Free 10-Minute Polars Tutorial for Data Engineers

Learn how to use Polars to build resilient data pipelines, in 10 minutes. With executable code!

Learn how to use Polars to build resilient data pipelines, in 10 minutes. With executable code!
Author

Joseph Machado

Published

August 11, 2025

Keywords

Polars, Data Analysis, Python Data Processing, ETL, Data Pipeline, DataFrame

Introduction

If you work with data, you’ve come across Pandas. If you feel that

Pandas is confusing and wildly different from SQL, the lingua franca for data pipelines

Pandas is unintuitive and confuses you

Debugging random data type changes is a nightmare

Pandas API is unintuitive, complex, and over-engineered.

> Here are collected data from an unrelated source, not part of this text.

Background: an optimization exercise with open tools, aiming at small area. Do not read the settings as production practice. Function was checked by simulation only, so behaviour that the tests miss may differ from the original. No driver is modelled on the clock port, so clock power and skew are understated where the tree is cut down; a real chip needs a root buffer or a tree. Power and IR drop assume default switching activity.

[design/flow/flow/run.sh]
#!/bin/bash
# Standard synthesis, then the combinational logic re-mapped for area with
# ABC's deepsyn (seeds 1..32, four at a time; the smallest mapping is kept;
# registers are untouched), then the standard layout with minimum-size port buffers, and
# the clock tree replaced by a single clock buffer after CTS.
set -euo pipefail
W=$(pwd)
R=$W/orfs/results/$FLOW_PLATFORM/parking_meter/base
LIB=$FLOW_HOME/platforms/$FLOW_PLATFORM/lib/sky130_fd_sc_hd__tt_025C_1v80.lib
ARGS=("BUFFER_PORTS_ARGS=-buffer_cell sky130_fd_sc_hd__buf_1" "CTS_ARGS=-sink_clustering_enable -repair_clock_nets -dont_use_dummy_load")

bash standard.sh synth > std_synth.log 2>&1

DU=""; for c in $(cat flow/dontuse.txt); do DU="$DU -dont_use $c"; done
resyn() {
  local S=$1 D=$W/resyn$1
  mkdir -p $D
  cp $R/1_2_yosys.v $D/std_synth.v
  ln -sf $LIB $D/lib.lib
  python3 flow/lib2v.py $LIB $D/cells.v > $D/lib2v.log 2>&1
  printf "strash\n&get -n\n&deepsyn -T 60 -S $S\n&put\ndch -f\namap\ntopo\n" > $D/abc.script
  echo "yosys abc -liberty lib.lib $DU -script $D/abc.script" > $D/resyn_abc.tcl
  ( cd $D && yosys -s $W/flow/resyn.ys > $W/resyn$S.log 2>&1 ) || true
}
for B in 0 4 8 12 16 20 24 28; do
  for S in $((B + 1)) $((B + 2)) $((B + 3)) $((B + 4)); do resyn $S & done; wait
done
best=""; besta=""
for S in $(seq 1 32); do
  a=$(awk '/Chip area/ {print $NF}' $W/resyn$S/resyn_stat.txt 2>/dev/null || true)
  echo "seed $S: $a" >> resyn_summary.log
  if [[ -n "$a" ]] && { [[ -z "$besta" ]] || awk -v a="$a" -v b="$besta" 'BEGIN{exit !(a<b)}'; }; then best=$S; besta=$a; fi
done
echo "kept seed $best: $besta" >> resyn_summary.log
cp $W/resyn$best/resyn.v $R/1_2_yosys.v
rm -f $R/1_synth.odb $R/1_synth.sdc

bash standard.sh "${ARGS[@]}" cts > layout_cts.log 2>&1
IN_ODB=$R/4_cts.odb OUT_ODB=$R/4_cts_merged.odb ROOT_CELL=sky130_fd_sc_hd__clkbuf_16 \
  openroad -no_init -exit flow/clk_merge.tcl > clk_merge.log 2>&1
cp $R/4_cts_merged.odb $R/4_cts.odb
bash standard.sh "${ARGS[@]}" finish > layout.log 2>&1
[design/flow/flow/clk_merge.tcl]
# Replace the clock tree that CTS built (a root buffer and two leaf buffers)
# by one larger buffer at the root that drives every clock sink directly.
read_db $::env(IN_ODB)
set db [ord::get_db]
set block [ord::get_db_block]
set root ""
set leaves {}
foreach inst [$block getInsts] {
  set m [[$inst getMaster] getName]
  if {![string match "sky130_fd_sc_hd__clkbuf*" $m]} continue
  set net [[$inst findITerm A] getNet]
  if {[llength [$net getBTerms]] > 0} { set root $inst } else { lappend leaves $inst }
}
set rootnet [[$root findITerm X] getNet]
foreach leaf $leaves {
  set onet [[$leaf findITerm X] getNet]
  foreach it [$onet getITerms] {
    if {[$it isOutputSignal]} continue
    $it disconnect
    $it connect $rootnet
  }
  [$leaf findITerm A] disconnect
  [$leaf findITerm X] disconnect
  odb::dbInst_destroy $leaf
  odb::dbNet_destroy $onet
}
$root swapMaster [$db findMaster $::env(ROOT_CELL)]
puts "root [$root getName] -> $::env(ROOT_CELL), removed [llength $leaves] leaf buffers"
detailed_placement
check_placement
write_db $::env(OUT_ODB)
[design/flow/flow/dontuse.txt]
sky130_fd_sc_hd__probe_p_8 sky130_fd_sc_hd__probec_p_8 sky130_fd_sc_hd__lpflow_bleeder_1 sky130_fd_sc_hd__lpflow_clkbufkapwr_1 sky130_fd_sc_hd__lpflow_clkbufkapwr_16 sky130_fd_sc_hd__lpflow_clkbufkapwr_2 sky130_fd_sc_hd__lpflow_clkbufkapwr_4 sky130_fd_sc_hd__lpflow_clkbufkapwr_8 sky130_fd_sc_hd__lpflow_clkinvkapwr_1 sky130_fd_sc_hd__lpflow_clkinvkapwr_16 sky130_fd_sc_hd__lpflow_clkinvkapwr_2 sky130_fd_sc_hd__lpflow_clkinvkapwr_4 sky130_fd_sc_hd__lpflow_clkinvkapwr_8 sky130_fd_sc_hd__lpflow_decapkapwr_12 sky130_fd_sc_hd__lpflow_decapkapwr_3 sky130_fd_sc_hd__lpflow_decapkapwr_4 sky130_fd_sc_hd__lpflow_decapkapwr_6 sky130_fd_sc_hd__lpflow_decapkapwr_8 sky130_fd_sc_hd__lpflow_inputiso0n_1 sky130_fd_sc_hd__lpflow_inputiso0p_1 sky130_fd_sc_hd__lpflow_inputiso1n_1 sky130_fd_sc_hd__lpflow_inputiso1p_1 sky130_fd_sc_hd__lpflow_inputisolatch_1 sky130_fd_sc_hd__lpflow_isobufsrc_1 sky130_fd_sc_hd__lpflow_isobufsrc_16 sky130_fd_sc_hd__lpflow_isobufsrc_2 sky130_fd_sc_hd__lpflow_isobufsrc_4 sky130_fd_sc_hd__lpflow_isobufsrc_8 sky130_fd_sc_hd__lpflow_isobufsrckapwr_16 sky130_fd_sc_hd__lpflow_lsbuf_lh_hl_isowell_tap_1 sky130_fd_sc_hd__lpflow_lsbuf_lh_hl_isowell_tap_2 sky130_fd_sc_hd__lpflow_lsbuf_lh_hl_isowell_tap_4 sky130_fd_sc_hd__lpflow_lsbuf_lh_isowell_4 sky130_fd_sc_hd__lpflow_lsbuf_lh_isowell_tap_1 sky130_fd_sc_hd__lpflow_lsbuf_lh_isowell_tap_2 sky130_fd_sc_hd__lpflow_lsbuf_lh_isowell_tap_4 sky130_fd_sc_hd__fill_1 sky130_fd_sc_hd__fill_2 sky130_fd_sc_hd__fill_4 sky130_fd_sc_hd__fill_8 
[design/flow/flow/lib2v.py]
# Write Verilog models of the combinational cells of a liberty file.
import re, sys
txt = open(sys.argv[1]).read()
out = []
for p in re.split(r'\n\s*cell\s*\(', txt)[1:]:
    name = re.match(r'\s*"?(\w+)"?', p).group(1)
    seq = re.search(r'\b(ff|latch|statetable)\s*\(', p)
    pins = []
    for m in re.finditer(r'\n\s*pin\s*\(\s*"?(\w+)"?\s*\)\s*\{', p):
        body = p[m.end():]
        # find end of this pin group (balanced braces)
        d = 1; i = 0
        while d:
            if body[i] == '{': d += 1
            elif body[i] == '}': d -= 1
            i += 1
        body = body[:i]
        dirm = re.search(r'direction\s*:\s*"?(\w+)"?', body)
        fm = re.search(r'function\s*:\s*"([^"]*)"', body)
        tri = re.search(r'three_state', body)
        pins.append((m.group(1), dirm.group(1) if dirm else None, fm.group(1) if fm else None, tri))
    seen = set(); pins = [x for x in pins if not (x[0] in seen or seen.add(x[0]))]
    if seq:
        ps = [x for x in pins if x[1] in ('input', 'output')]
        s = "(* blackbox *)\nmodule %s(%s);\n" % (name, ', '.join(x[0] for x in ps))
        for x in ps: s += "  %s %s;\n" % (x[1], x[0])
        out.append(s + "endmodule\n"); continue
    seen = set(); pins = [x for x in pins if not (x[0] in seen or seen.add(x[0]))]
    outs = [x for x in pins if x[1] == 'output']
    ins = [x for x in pins if x[1] == 'input']
    if not outs or any(o[2] is None or o[3] for o in outs): continue
    if any('VPWR' in (o[2] or '') for o in outs): continue
    ports = [x[0] for x in ins] + [o[0] for o in outs]
    s = f"module {name}({', '.join(ports)});\n"
    for x in ins: s += f"  input {x[0]};\n"
    for o in outs:
        f = o[2].replace('!', '~').replace('*', '&').replace('+', '|')
        s += f"  output {o[0]};\n  assign {o[0]} = {f};\n"
    s += "endmodule\n"
    out.append(s)
open(sys.argv[2], 'w').write("".join(out))
print(len(out), "cells")
[design/flow/flow/resyn.ys]
# re-map the combinational logic of the standard synthesis; registers are kept as they are
read_verilog cells.v
read_verilog std_synth.v
hierarchy -top parking_meter
flatten
proc
techmap
opt -fast
opt_clean -purge
tcl resyn_abc.tcl
opt_clean -purge
hilomap -singleton -hicell sky130_fd_sc_hd__conb_1 HI -locell sky130_fd_sc_hd__conb_1 LO
splitnets
opt_clean -purge
tee -o resyn_stat.txt stat -liberty lib.lib
write_verilog -noattr -noexpr -nohex -nodec resyn.v
[design/flow/standard.sh]
#!/bin/bash
# synth_recipe.tcl (not shown) runs the flow's synth.tcl, then flattens the netlist and writes it again
# the make line also repeats each setting of config.mk as NAME=value (left out here)
make -C /OpenROAD-flow-scripts/flow DESIGN_CONFIG=/design/flow/config.mk WORK_HOME=/design/flow/orfs CLKGATE_MAP_FILE= SYNTH_SCRIPT=/design/flow/synth_recipe.tcl "${@:-finish}"
[design/flow/config.mk]
export PLATFORM = sky130hd
export DESIGN_NAME = parking_meter
export DESIGN_NICKNAME = parking_meter
export VERILOG_FILES = /design/flow/design.v
export SDC_FILE = /design/flow/constraint.sdc
export NUM_CORES = 4
export LEC_CHECK = 0
export CAP_MARGIN = 20
export CORE_MARGIN = 2
export CORE_UTILIZATION = 40
export SLEW_MARGIN = 20
[design/flow/constraint.sdc]
create_clock -name core_clock -period 18.0 [get_ports {clk}]
set_input_delay 3.6000 -clock core_clock [delete_from_list [all_inputs] [get_ports {clk}]]
set_output_delay 3.6000 -clock core_clock [all_outputs]
set_load 0.01 [all_outputs]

Data gets mangled in unpredictable ways

This post is for you.

Imagine building intuitive pipelines that are easy to maintain. You will actually find pride in your craft. That is what Polars enables you to do.

In this 10-minute tutorial, you will learn how simple and intuitive Polars is to use. You will learn the key concepts of Polars and use them to build resilient data pipelines.

Setup

Install uv and set up a directory as shown below.

# Set up
uv init polars-tutorial
cd polars-tutorial
uv python install 3.14
uv python pin 3.14
uv add polars
uv venv
uv sync 
source .venv/bin/activate  # or for windows .venv\Scripts\activate
python
1
Create a Python project
2
Install Python version 3.14 and set it as the default for the project
3
Add polars library
4
Create a virtual environment
5
Activate the virtual environment
6
Start the Python REPL. You should see Python 3.14

10-Minute Polars Tutorial

This image represents key Polars concepts. Click on it to enlarge and take a few minutes to get an overview.

Polars Concepts

Polars Concepts

Polars Can Read & Write to Multiple Formats

Polars can read data from and write data to multiple formats and systems.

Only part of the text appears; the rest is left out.